Even some astronauts have admitted they don't know what the death procedure is in space.
READ MORE: Humans will be living on the moon in seven years thanks to British boffins
In his book An Astronaut's Guide to Life on Earth, Canadian astronaut and engineer Colonel Chris Hadfield explained a NASA training exercise called a "death sim".
He recalled a bizarre situation when his colleagues aboard the International Space Station (ISS) argued about what to do with his body.
He wrote: “There are no body bags on Station, so should we shove it in a spacesuit and stick it in a locker?
“Jettison it during a spacewalk and let it float away into space?”
This was just a training exercise, but as commercial space travel increases in popularity it seems that the death of someone in outer space is only a matter of time.

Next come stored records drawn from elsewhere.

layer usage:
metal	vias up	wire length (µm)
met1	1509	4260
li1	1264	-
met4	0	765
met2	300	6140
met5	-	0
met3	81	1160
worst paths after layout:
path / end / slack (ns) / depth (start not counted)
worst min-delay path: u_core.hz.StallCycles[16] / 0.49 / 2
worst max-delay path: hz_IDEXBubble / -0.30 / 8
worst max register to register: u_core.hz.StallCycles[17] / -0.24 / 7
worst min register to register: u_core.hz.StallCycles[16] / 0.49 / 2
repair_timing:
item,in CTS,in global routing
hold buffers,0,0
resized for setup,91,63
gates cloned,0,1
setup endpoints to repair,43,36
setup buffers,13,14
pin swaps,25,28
--- src/rtl/logic_pipe.sv ---
// logic_pipe
//   Pipelined WIDTH-bit bitwise logic unit with Hack-style zr/ng flags.
//   The result of (a op b) is computed at the input, tagged with its flags and
//   carried through STAGES valid/ready register stages. Empty stages collapse,
//   so up to STAGES results can be held while the consumer stalls.
//   Ports:
//     clk   : system clock, rising edge
//     rst_n : asynchronous active-low reset (clears all stages and outputs)
//     bus   : logic_pipe_if slave modport
//             in_valid/in_ready/a/b/op  operand transfer
//             out_valid/out_ready/out/zr/ng  result transfer
//   op: 000 and, 001 or, 010 xor, 011 nand, 100 nor, 101 xnor, 110 not a, 111 a
module logic_pipe #(
    parameter int WIDTH  = 16,
    parameter int STAGES = 2
) (
    input  logic        clk,
    input  logic        rst_n,
    logic_pipe_if.slave bus
);

    if (WIDTH < 1) begin : g_bad_width
        $error("logic_pipe: WIDTH must be >= 1");
    end

    if (STAGES < 1) begin : g_bad_stages
        $error("logic_pipe: STAGES must be >= 1");
    end

    function automatic logic [WIDTH-1:0] apply_op(
        input logic [WIDTH-1:0] x,
        input logic [WIDTH-1:0] y,
        input logic [2:0]       sel
    );
        logic [WIDTH-1:0] r;
        r = x;
        case (sel)
            3'b000:  r = x & y;
            3'b001:  r = x | y;
            3'b010:  r = x ^ y;
            3'b011:  r = ~(x & y);
            3'b100:  r = ~(x | y);
            3'b101:  r = ~(x ^ y);
            3'b110:  r = ~x;
            3'b111:  r = x;
            default: r = x;
        endcase
        return r;
    endfunction

    function automatic logic zero_flag(input logic [WIDTH-1:0] x);
        return (x == {WIDTH{1'b0}});
    endfunction

    function automatic logic sign_flag(input logic [WIDTH-1:0] x);
        return x[WIDTH-1];
    endfunction

    logic [WIDTH-1:0]  result_s;
    logic [STAGES-1:0] load_s;
    logic [STAGES-1:0] adv_s;
    logic [STAGES-1:0] valid_r;
    logic [STAGES-1:0] zr_r;
    logic [STAGES-1:0] ng_r;
    logic [WIDTH-1:0]  data_r [STAGES];

    // Combinational result of the offered operands.
    always_comb begin
        result_s = apply_op(bus.a, bus.b, bus.op);
    end

    // Backward ready chain: a stage advances when its successor loads, and
    // loads when it is empty or advancing. Built from the output end inward.
    always_comb begin
        adv_s  = {STAGES{1'b0}};
        load_s = {STAGES{1'b0}};
        adv_s[STAGES-1]  = valid_r[STAGES-1] & bus.out_ready;
        load_s[STAGES-1] = ~valid_r[STAGES-1] | adv_s[STAGES-1];
        for (int i = STAGES - 2; i >= 0; i--) begin
            adv_s[i]  = valid_r[i] & load_s[i+1];
            load_s[i] = ~valid_r[i] | adv_s[i];
        end
    end

    // Stage registers. An invalid entry always carries zero data and flags,
    // so nothing undefined on a/b/op can reach the outputs.
    always_ff @(posedge clk or negedge rst_n) begin
        if (!rst_n) begin
            valid_r <= {STAGES{1'b0}};
            zr_r    <= {STAGES{1'b0}};
            ng_r    <= {STAGES{1'b0}};
            for (int i = 0; i < STAGES; i++) begin
                data_r[i] <= {WIDTH{1'b0}};
            end
        end else begin
            if (load_s[0]) begin
                valid_r[0] <= bus.in_valid;
                data_r[0]  <= bus.in_valid ? result_s : {WIDTH{1'b0}};
                zr_r[0]    <= bus.in_valid & zero_flag(result_s);
                ng_r[0]    <= bus.in_valid & sign_flag(result_s);
            end
            for (int i = 1; i < STAGES; i++) begin
                if (load_s[i]) begin
                    valid_r[i] <= valid_r[i-1];
                    data_r[i]  <= data_r[i-1];
                    zr_r[i]    <= zr_r[i-1];
                    ng_r[i]    <= ng_r[i-1];
                end
            end
        end
    end

    assign bus.in_ready  = load_s[0];
    assign bus.out_valid = valid_r[STAGES-1];
    assign bus.out       = data_r[STAGES-1];
    assign bus.zr        = zr_r[STAGES-1];
    assign bus.ng        = ng_r[STAGES-1];

endmodule

--- src/flat_wrapper.sv ---
// flat-port wrapper written by rule: the top's interface ports become plain ports
module logic_pipe_flat 
#(
    parameter int WIDTH  = 16,
    parameter int STAGES = 2
)
  (clk, rst_n, bus_in_valid, bus_a, bus_b, bus_op, bus_out_ready, bus_in_ready, bus_out_valid, bus_out, bus_zr, bus_ng);
  logic_pipe_if #(.WIDTH(WIDTH)) bus_i ();
  input  logic clk;
  input  logic rst_n;
  input wire logic [$bits(bus_i.in_valid)-1:0] bus_in_valid;
  input wire logic [$bits(bus_i.a)-1:0] bus_a;
  input wire logic [$bits(bus_i.b)-1:0] bus_b;
  input wire logic [$bits(bus_i.op)-1:0] bus_op;
  input wire logic [$bits(bus_i.out_ready)-1:0] bus_out_ready;
  output wire logic [$bits(bus_i.in_ready)-1:0] bus_in_ready;
  output wire logic [$bits(bus_i.out_valid)-1:0] bus_out_valid;
  output wire logic [$bits(bus_i.out)-1:0] bus_out;
  output wire logic [$bits(bus_i.zr)-1:0] bus_zr;
  output wire logic [$bits(bus_i.ng)-1:0] bus_ng;
  assign bus_i.in_valid = bus_in_valid;
  assign bus_i.a = bus_a;
  assign bus_i.b = bus_b;
  assign bus_i.op = bus_op;
  assign bus_i.out_ready = bus_out_ready;
  assign bus_in_ready = bus_i.in_ready;
  assign bus_out_valid = bus_i.out_valid;
  assign bus_out = bus_i.out;
  assign bus_zr = bus_i.zr;
  assign bus_ng = bus_i.ng;
  logic_pipe #(.WIDTH(WIDTH), .STAGES(STAGES)) u_core (.clk(clk), .rst_n(rst_n), .bus(bus_i));
endmodule
File: src/rtl/systolic_skew_feeder.sv
// Operand feeder for a MAC array edge: skews lane i by i shift steps and sequences
// acc_rst / shift_en / acc_en for one K-vector pass. Optional stall counter: SYSTOLIC_SKEW_FEEDER_STALL_CNT_EN.
module systolic_skew_feeder #(
    parameter int unsigned LANES      = 4,
    parameter int unsigned DATA_WIDTH = 8,
    parameter int unsigned K_WIDTH    = 8
) (
    input  logic                          clk,
    input  logic                          rst,
    input  logic                          start,
    input  logic [K_WIDTH-1:0]            k_len,
    input  logic                          in_valid,
    output logic                          in_ready,
    input  logic [LANES*DATA_WIDTH-1:0]   in_data,
    output logic [LANES*DATA_WIDTH-1:0]   out_data,
    output logic                          shift_en,
    output logic                          acc_en,
    output logic                          acc_rst,
    output logic                          busy,
`ifdef SYSTOLIC_SKEW_FEEDER_STALL_CNT_EN
    output logic [31:0]                   stall_cnt,
`endif
    output logic                          done
);

    localparam int unsigned FlushLen = 2 * (LANES - 1);
    localparam int unsigned FcW      = $clog2(FlushLen + 1);

    typedef enum logic [2:0] {StIdle, StClear, StStream, StFlush, StDone} state_e;

    state_e             state_q, state_d;
    logic [K_WIDTH-1:0] k_q, k_d;
    logic [K_WIDTH-1:0] acc_cnt_q, acc_cnt_d;
    logic [FcW-1:0]     flush_cnt_q, flush_cnt_d;
    logic               shift_en_q, shift_en_d;
    logic               acc_en_q, acc_en_d;
    logic               acc_rst_q, acc_rst_d;
    logic               busy_q, busy_d;
    logic               done_q, done_d;
    logic               accept;
    logic               shift_step;

    assign in_ready   = (state_q == StStream);
    assign accept     = in_ready & in_valid;
    // Flush steps shift zeros so the tail of every lane drains out of the chains.
    assign shift_step = accept | (state_q == StFlush);

    always_ff @(posedge clk or posedge rst) begin
        if (rst) begin
            state_q     <= StIdle;
            k_q         <= '0;
            acc_cnt_q   <= '0;
            flush_cnt_q <= '0;
            shift_en_q  <= 1'b0;
            acc_en_q    <= 1'b0;
            acc_rst_q   <= 1'b0;
            busy_q      <= 1'b0;
            done_q      <= 1'b0;
        end else begin
            state_q     <= state_d;
            k_q         <= k_d;
            acc_cnt_q   <= acc_cnt_d;
            flush_cnt_q <= flush_cnt_d;
            shift_en_q  <= shift_en_d;
            acc_en_q    <= acc_en_d;
            acc_rst_q   <= acc_rst_d;
            busy_q      <= busy_d;
            done_q      <= done_d;
        end
    end

    always_comb begin
        state_d     = state_q;
        k_d         = k_q;
        acc_cnt_d   = acc_cnt_q;
        flush_cnt_d = flush_cnt_q;
        unique case (state_q)
            StIdle: begin
                if (start) begin
                    k_d         = k_len;
                    acc_cnt_d   = '0;
                    flush_cnt_d = '0;
                    state_d     = StClear;
                end
            end
            StClear: begin
                state_d = (k_q != '0) ? StStream : StDone;
            end
            StStream: begin
                if (accept) begin
                    if (acc_cnt_q == k_q - K_WIDTH'(1)) begin
                        state_d = StFlush;
                    end else begin
                        acc_cnt_d = acc_cnt_q + K_WIDTH'(1);
                    end
                end
            end
            StFlush: begin
                if (flush_cnt_q == FcW'(FlushLen - 1)) begin
                    state_d = StDone;
                end else begin
                    flush_cnt_d = flush_cnt_q + FcW'(1);
                end
            end
            StDone: begin
                state_d = StIdle;
            end
            default: begin
                state_d = StIdle;
            end
        endcase
    end

    // Registered outputs trail the state by one cycle, so the done pulse lands
    // after the final presentation; busy is stretched to cover that cycle.
    always_comb begin
        shift_en_d = shift_step;
        acc_en_d   = shift_step;
        acc_rst_d  = (state_q == StClear);
        done_d     = (state_q == StDone);
        busy_d     = (state_d != StIdle) | (state_q == StDone);
    end

    assign shift_en = shift_en_q;
    assign acc_en   = acc_en_q;
    assign acc_rst  = acc_rst_q;
    assign busy     = busy_q;
    assign done     = done_q;

    for (genvar i = 0; i < int'(LANES); i++) begin : g_lane
        logic [DATA_WIDTH-1:0] chain_q [i+1];
        logic [DATA_WIDTH-1:0] chain_d [i+1];
        logic [DATA_WIDTH-1:0] lane_in;

        assign lane_in = accept ? in_data[i*DATA_WIDTH +: DATA_WIDTH] : '0;

        always_comb begin
            chain_d = chain_q;
            if (shift_step) begin
                chain_d[0] = lane_in;
                for (int j = 1; j <= i; j++) begin
                    chain_d[j] = chain_q[j-1];
                end
            end
        end

        always_ff @(posedge clk or posedge rst) begin
            if (rst) begin
                for (int j = 0; j <= i; j++) begin
                    chain_q[j] <= '0;
                end
            end else begin
                chain_q <= chain_d;
            end
        end

        assign out_data[i*DATA_WIDTH +: DATA_WIDTH] = chain_q[i];
    end

`ifdef SYSTOLIC_SKEW_FEEDER_STALL_CNT_EN
    logic [31:0] stall_cnt_q, stall_cnt_d;

    always_comb begin
        stall_cnt_d = stall_cnt_q;
        if (state_q == StIdle && start) begin
            stall_cnt_d = '0;
        end else if (state_q == StStream && !in_valid && stall_cnt_q != 32'hFFFF_FFFF) begin
            stall_cnt_d = stall_cnt_q + 32'd1;
        end
    end

    always_ff @(posedge clk or posedge rst) begin
        if (rst) begin
            stall_cnt_q <= '0;
        end else begin
            stall_cnt_q <= stall_cnt_d;
        end
    end

    assign stall_cnt = stall_cnt_q;
`endif

endmodule

File: config.mk
export PLATFORM = sky130hd
export DESIGN_NAME = systolic_skew_feeder
export DESIGN_NICKNAME = d
export VERILOG_FILES = /design/src/rtl/systolic_skew_feeder.sv
export SDC_FILE = /design/constraint.sdc
export NUM_CORES = 1
export LEC_CHECK = 0
export ABC_AREA = 1
export CAP_MARGIN = 20
export CORE_MARGIN = 4
export CORE_UTILIZATION = 57
export DETAILED_ROUTE_END_ITERATION = 16
export GPL_TIMING_DRIVEN = 1
export PLACE_DENSITY_LB_ADDON = 0.08
export SLEW_MARGIN = 0
export SYNTH_ARGS = -nofsm -noshare
export SYNTH_HDL_FRONTEND = slang
export SYNTH_SLANG_ARGS = --single-unit
File: constraint.sdc
create_clock -name clk -period 9.9 [get_ports clk]
set_clock_uncertainty 0.05 [all_clocks]
set_input_delay 1.485 -clock clk [delete_from_list [all_inputs] [get_ports clk]]
set_output_delay 1.485 -clock clk [all_outputs]
set_load 0.02 [all_outputs]
# After elaboration in Yosys (flattened, before gate mapping)
# Cells that the tools add are included.
[op_classes]
add_sub_neg = 3
eq_ne = 10
muxes = 17
n_bitwise = 3
reduce_logical = 8
[op_table]
columns = ["operator", "count"]
rows = [
  ["$mux W8", 7],
  ["$mux W3", 7],
  ["$pmux W8 S2", 1],
  ["$pmux W3 S4", 1],
  ["$add A8 B1 Y8 const B", 1],
  ["$eq A8 B8 Y1", 1],
  ["$reduce_bool A8 Y1", 1],
  ["$sub A8 B1 Y8 const B", 1],
  ["$eq A3 B2 Y1 const B", 2],
  ["$eq A3 B3 Y1 const B", 2],
  ["$ne A2 B2 Y1 const B", 3],
  ["$pmux W3 S2", 1],
  ["$reduce_and A4 Y1", 1],
  ["$reduce_bool A2 Y1", 2],
  ["$add A3 B1 Y3 const B", 1],
  ["$eq A3 B1 Y1 const B", 1],
  ["$logic_not A3 Y1", 1],
  ["$reduce_and A3 Y1", 1],
  ["$reduce_bool A3 Y1", 1],
  ["$ne A2 B1 Y1 const B", 1],
  ["$or A1 B1 Y1", 2],
  ["$reduce_and A2 Y1", 1],
  ["$and A1 B1 Y1", 1],
]
[word_totals]
regBits = 106
input_bits = 44
out_inout_bits = 38
wordCells = 59

# Depth between registers and ports, before layout
[logic_depth]
ltp_word = 7
mapped_depth = 13

# Least setup slack after synthesis
# OpenSTA, ideal clock, no wires.
[synth_path]
path_kind = "register to output"
from = "register state_q[2]"
to = "output port in_ready"
arrival_time_ps = 788
required_time_ps = 8365
path_slack_ps = 7577
path_stages_with_launch = 4
path_buffers = 0
path_cell_list = "dfrtp_1 > nor2_2 > nand2_4 > inv_2"
[synth_between]
elab_chain_cells = 1
[synth_rtl]
columns = ["element", "line", "text"]
rows = [
  ["start, declared", "31", "state_e state_q, state_d;"],
  ["start signal, assigned", "50", "state_q <= StIdle;"],
  ["start signal, assigned", "60", "state_q <= state_d;"],
  ["$eq A3 B2 Y1", "43", "assign in_ready = (state_q == StStream);"],
  ["end, declared", "13", "output logic in_ready,"],
]
# No other way between the ends.

# Final worst setup path
[layout_path]
from = "input port in_valid"
to = "register g_lane[1].chain_q[10] in the netlist's numbering"
[layout_between]
elab_chain_cells = 2
elab_cells_between_ends = 3
cone_classes = "1 x mux; 2 x bitwise"
[layout_rtl]
columns = ["element", "line", "text"]
rows = [
  ["start, declared", "12", "input logic in_valid,"],
  ["$and A1 B1 Y1 *", "44", "assign accept = in_ready & in_valid;"],
  ["$mux W8 or $or A1 B1 Y1 (tied branches)", "135, 46", ""],
  ["end signal, assigned", "153", "chain_q <= chain_d;"],
  ["end, declared", "131", "logic [DATA_WIDTH-1:0] chain_q [i+1];"],
]
# Mark *: on every way between the ends. The rest lies on a longest branch, timed or not.
# A chain may end at the register's enable or synchronous reset.

==> flow_summary.json <==
{
  "core_area_sq_um": 7850,
  "ys.flop_type": "dfrtp_1",
  "endpoint_kind": "flop",
  "first_global_vias": 3352,
  "drive_gt1_share_pct": 5.08,
  "power.density_nw_per_um2": 290,
  "seq_area_frac_synth_pct": 56.6,
  "grtUsageTotal_pct": 19.5,
  "cp_max_fo": 81,
  "crit_buf_inv": 3,
  "setup_viol": 0,
  "final-seq-area_sq_um": 2650,
  "worstSkewPairLatency_ns": 0.36,
  "path_cells": "clkdlybuf4s50_1 > nand2_2 > inv_4 > nor2_8 > inv_4 > o21ai_0",
  "fp-row-count": 32,
  "initial_utilization_pct": 59.7,
  "synth-warning-count": 0,
  "hp-start": "g_lane[3].chain_q[15]",
  "slowest_delay_ns": 0.73,
  "start_kind": "input pin",
  "worst_ep_required_time_ns": 10.12,
  "root_buffer": "clkbuf_8",
  "place_congestion": 0.891,
  "totalWireLength_mm": 9.06,
  "nets": 634,
  "multi_input_area_sq_um": 1530,
  "viasPerCell": 5.02,
  "path_common_cell": "inv_4",
  "crit_family": "buffers and inverters",
  "hold_ws_ns": 0.428,
  "fillerInstances": 645,
  "fmax_ghz": 0.295,
  "setup_tns_ns": 0,
  "cts_num_sinks": 106,
  "rsz0062_at_grt": "false",
  "synth_fp_nets": 585,
  "cts_inserted_buffers": 9,
  "vdd_ir_drop_max_v": 0.000151,
  "cts_resized": 0,
  "design.die.area_sq_um": 9740,
  "h-tree-depth": 3,
  "cts_max_path_buffers": 2,
  "slowest_stage": "nor2_8",
  "mappedNetlistArea_sq_um": 4690,
  "areaGrowthSynthToFinish_pct": 18.7,
  "die_y_um": 98.7,
  "overflow": 0,
  "hpwl_mm": 6.03,
  "relSlewSlack_pct": 38.5,
  "drc": 0,
  "num_vias": 3472,
  "drv_cap": 0,
  "fin_ws_ns": 6.51,
  "period_needed_ns": 3.39,
  "hold_path_class": "reg -> reg",
  "status": "finished clean",
  "synth-edff-count": 0,
  "boundaryPins": 82,
  "timing.rr.start": "state_q[0]",
  "diodes": 0,
  "ys_ff_latch": 106,
  "antenna_found_initial": 0,
  "post-place-ws_ns": 6.10,
  "drtPass1Iterations": 5,
  "synthArstFlopShare_pct": 100,
  "drtIter0Drc": 174,
  "cp-startpoint": "in_valid",
  "wl_per_cell_um": 13.1,
  "p_leak_nw": 2.75,
  "cts_setup_buffers": 0,
  "final_cell_mix": "nand2_1 (190), dfrtp_1 (106), clkdlybuf4s50_1 (81)",
  "cts_hold_buf": 0,
  "synth_cell_types": 28,
  "synth_cells": 536,
  "port_buffers": 81,
  "tritoncts": "done",
  "hold_viol": 0,
  "postSynthAreaPerCell_sq_um": 8.74,
  "die_w_um": 98.7,
  "final_common_cell": "nand2_1",
  "clk_pin_slew_ns": 0.11,
  "grt_start_max_net_pins": 82,
  "fin_crit_sh_pct": 34.3,
  "slew_violations": 0,
  "critPathKind": "in -> reg",
  "antenna_left": 0,
  "cp.arrival_ns": 3.61,
  "grt_pass1_wl_mm": 15.6,
  "worst_pin_slew_ns": 0.923
}
==> logic make-up after synthesis <==
group           after synthesis  share of synthesized area, %
xor+xnor                      8                          1.49
flops                       106                          56.6
buf+inv                     100                          10.8
simple gates                246                          21.5
compound gates               71                          8.25
fa+ha+maj                     5                          1.33
==> worst reg2reg max path: stages, from the launching register on <==
cell and delay, ns:
dfrtp_1 0.42, inv_1 0.13, nand2_4 0.17, inv_2 0.06, nand2_2 0.08, inv_4 0.15
nor2_8 0.73, inv_4 0.42, o21ai_0 0.32
==> metrics by stage <==
step,total power [mW],instances,instance area [sq um],utilization (%)
floorplan,1.17,536,4690,-
global route,1.74,692,5560,70.9
CTS,1.62,692,5560,70.9
finish,1.61,692,5560,70.9
global placement,1.31,676,5350,68.1
detailed placement,1.33,676,5350,68.1
==> Yosys cell counts (5+ instances only) <==
master | number | area (sq um)
inv_1 | 52 | 195
nor3_1 | 5 | 25.0
o21ai_0 | 55 | 275
buf_2 | 12 | 60.1
nor2_1 | 21 | 78.8
o21ai_1 | 5 | 25.0
buf_4 | 25 | 188
a22o_1 | 8 | 70.1
nand3_1 | 20 | 100
ha_1 | 5 | 62.6
dfrtp_1 | 106 | 2650
nand2_1 | 190 | 713
==> state kept, by name, summed over array words and instances, names as in the netlist <==
register	cells
k_q	8
busy	1
done	1
acc_en	1
out_data	24
acc_rst	1
flush_cnt_q	3
state_q	3
g_lane.chain_q	56
acc_cnt_q	8
==> per-layer routing <==
layer,vias to the layer above,global-route usage (%),wire [um]
met5,-,0,0
met4,0,5.46,127
met3,12,3.82,499
met2,100,30.9,4160
met1,1623,27.8,4270
li1,1737,-,-
==> layout make-up <==
| class | count | area share (%) |
|---|---|---|
| Multi-Input combinational cell | 330 | 27.5 |
| Inverter | 56 | 3.91 |
| Clock buffer | 10 | 2.47 |
| Tap cell | 102 | 2.29 |
| Clock inverter | 6 | 1.42 |
| Sequential cell | 106 | 47.7 |
| Timing Repair Buffer | 82 | 14.7 |
==> path summary, 6_finish.rpt <==
| check | slack, ns | to | cells past startpoint |
|---|---|---|---|
| worst max-delay path | 6.51 | g_lane[1].chain_q[10] | 6 |
| worst min-delay path | 0.43 | out_data[31] | 2 |
| worst max register to register | 7.29 | g_lane[1].chain_q[10] | 8 |
| worst min register to register | 0.43 | out_data[31] | 2 |
| max in group asynchronous | 7.17 | out_data[9] | 3 |
| min in group asynchronous | 1.51 | acc_cnt_q[1] | 2 |
==> power by group <==
| group | switching, mW | leakage, nW | total (mW) | internal, mW |
|---|---|---|---|---|
| clock | 0.153 | 0.111 | 0.283 | 0.130 |
| sequential | 0.0873 | 1.38 | 0.675 | 0.587 |
| combinational | 0.405 | 1.26 | 0.653 | 0.247 |
| total | 0.646 | 2.75 | 1.61 | 0.965 |
Power figures use the tool's default switching activity.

Professor of Space and Emergency Medicine Emmanuel Urquieta believes the process would differ depending on where the astronaut dies.
"If someone died on a low-Earth-orbit mission – such as aboard the ISS – the crew could return the body to Earth in a capsule within a matter of hours," she wrote for NDTV.
"If it happened on the Moon, the crew could return home with the body in just a few days.
"Things would be different if an astronaut died during the 300 million mile trip to Mars."
American mortician and blogger Caitlin Doughty, who advocates for death acceptance, has a few theories for dealing with a space corpse which she outlines in her book Will My Cat Eat My Eyeballs?
Similar to Dr Urquieta, Doughty believes that returning the body back to Earth is a sensible way of dealing with a death in space.
“On the ISS, astronauts keep trash and food waste in the coldest section,” she wrote, and noted this is probably the best option.
However, she added that stuffing a “fallen space hero” in with the rubbish is “not the best public relations move”.
Doughty added that a 2005 NASA project in collaboration with Promessa designed a “Body Back” prototype system, where the body would be “thrust into the shuttle’s airlock” which is almost Absolute Zero at -270C.
After an hour, the frozen corpse would be vibrated by a robot arm for 15 minutes and then dehydrated — turning the astronaut’s body to a lightweight powder.
She said this could then be given to the grieving family “just like you would a very heavy urn of cremated remains”.
On cremation, Dr Urquieta explained: "Cremation isn’t desirable; it requires too much energy that the surviving crew needs for other purposes. And burial isn’t a good idea, either. Bacteria and other organisms from the body could contaminate the Martian surface."
It could therefore be simpler to leave the body outside the space shuttle.
“After all, burial at sea has always been a respectful way to put sailors and explorers at rest,” Doughty wrote.
She said the corpse would “most likely just follow the same orbit as the shuttle”.
“This perversely would turn them into a form of space trash,” she added.
On the plus side, Doughty said that if a planet's gravity eventually pulled a dead astronaut in, they’d get a “free cremation”.